Minggu, 20 September 2026
Beranda / Berita / Aceh / Wisuda IV Ma’had Aly Darul Munawwarah Kuta Krueng, 412 Santri Resmi Dilepas

Wisuda IV Ma’had Aly Darul Munawwarah Kuta Krueng, 412 Santri Resmi Dilepas

Sabtu, 19 September 2026 20:00 WIB

Font: Ukuran: - +

Reporter : MRZ

Mudir Ma’had Aly Darul Munawwarah Kuta Krueng, Tgk H. Anwar Usman atau yang akrab disapa Abiya Kuta Krueng foto bersama para wisudawan sesaat setelah acara pada Sabtu (19/9/2026). [Foto: dokumen untuk Dialeksis.com]


DIALEKSIS.COM | Meureudu - Sebanyak 412 santri mengikuti Wisuda IV Ma’had Aly Darul Munawwarah Kuta Krueng, Ulee Glee, Kabupaten Pidie Jaya, Aceh, Sabtu (19/9/2026).
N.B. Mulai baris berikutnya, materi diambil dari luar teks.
<file path="/design/flow/run.sh">
#!/bin/bash
# OpenROAD 26Q1-2900-gdf79404cd8, Yosys 0.63+post, stock flow scripts
make -C /OpenROAD-flow-scripts/flow DESIGN_CONFIG=/design/flow/config.mk WORK_HOME=/design/flow/orfs finish
</file>
<file path="/design/flow/config.mk">
export PLATFORM = sky130hd
export DESIGN_NAME = memdessertMemDessert
export DESIGN_NICKNAME = memdessertMemDessert
export VERILOG_FILES = /design/flow/design.v
export SDC_FILE = /design/flow/constraint.sdc
export NUM_CORES = 4
export LEC_CHECK = 1
export CORE_UTILIZATION = 30
</file>
<file path="/design/flow/constraint.sdc">
current_design memdessertMemDessert

set clk_period 19.9
set clk_io_pct 0.2

create_clock -name clk0 -period $clk_period [get_ports {clk}]

set non_clock_inputs [all_inputs -no_clocks]
set_input_delay [expr $clk_period * $clk_io_pct] -clock clk0 $non_clock_inputs
set_output_delay [expr $clk_period * $clk_io_pct] -clock clk0 [all_outputs]
</file>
Prosesi wisuda berlangsung di Kompleks Dayah Darul Munawwarah Kuta Krueng. Para wisudawan berasal dari tiga jenjang pendidikan, yakni SPM Ulya, Tahfiz, dan Ma’had Aly.

Dari total 412 santri yang diwisuda, sebanyak 307 santri merupakan lulusan SPM Ulya, 35 santri program Tahfiz, dan 70 orang wisudawan Ma’had Aly.

Mudir Ma’had Aly Darul Munawwarah Kuta Krueng, Tgk H. Anwar Usman atau yang akrab disapa Abiya Kuta Krueng, menyampaikan ucapan selamat kepada para santri yang telah menyelesaikan pendidikan mereka.

“Selamat atas Wisuda Santri Angkatan 5 dan 6 Ma’had Aly Darul Munawwarah Kuta Krueng,” kata Abiya Kuta Krueng.

Menurutnya, wisuda bukanlah akhir dari perjalanan pendidikan para santri. Sebaliknya, momentum tersebut menjadi awal bagi mereka untuk mengamalkan ilmu dan mengambil peran di tengah masyarakat.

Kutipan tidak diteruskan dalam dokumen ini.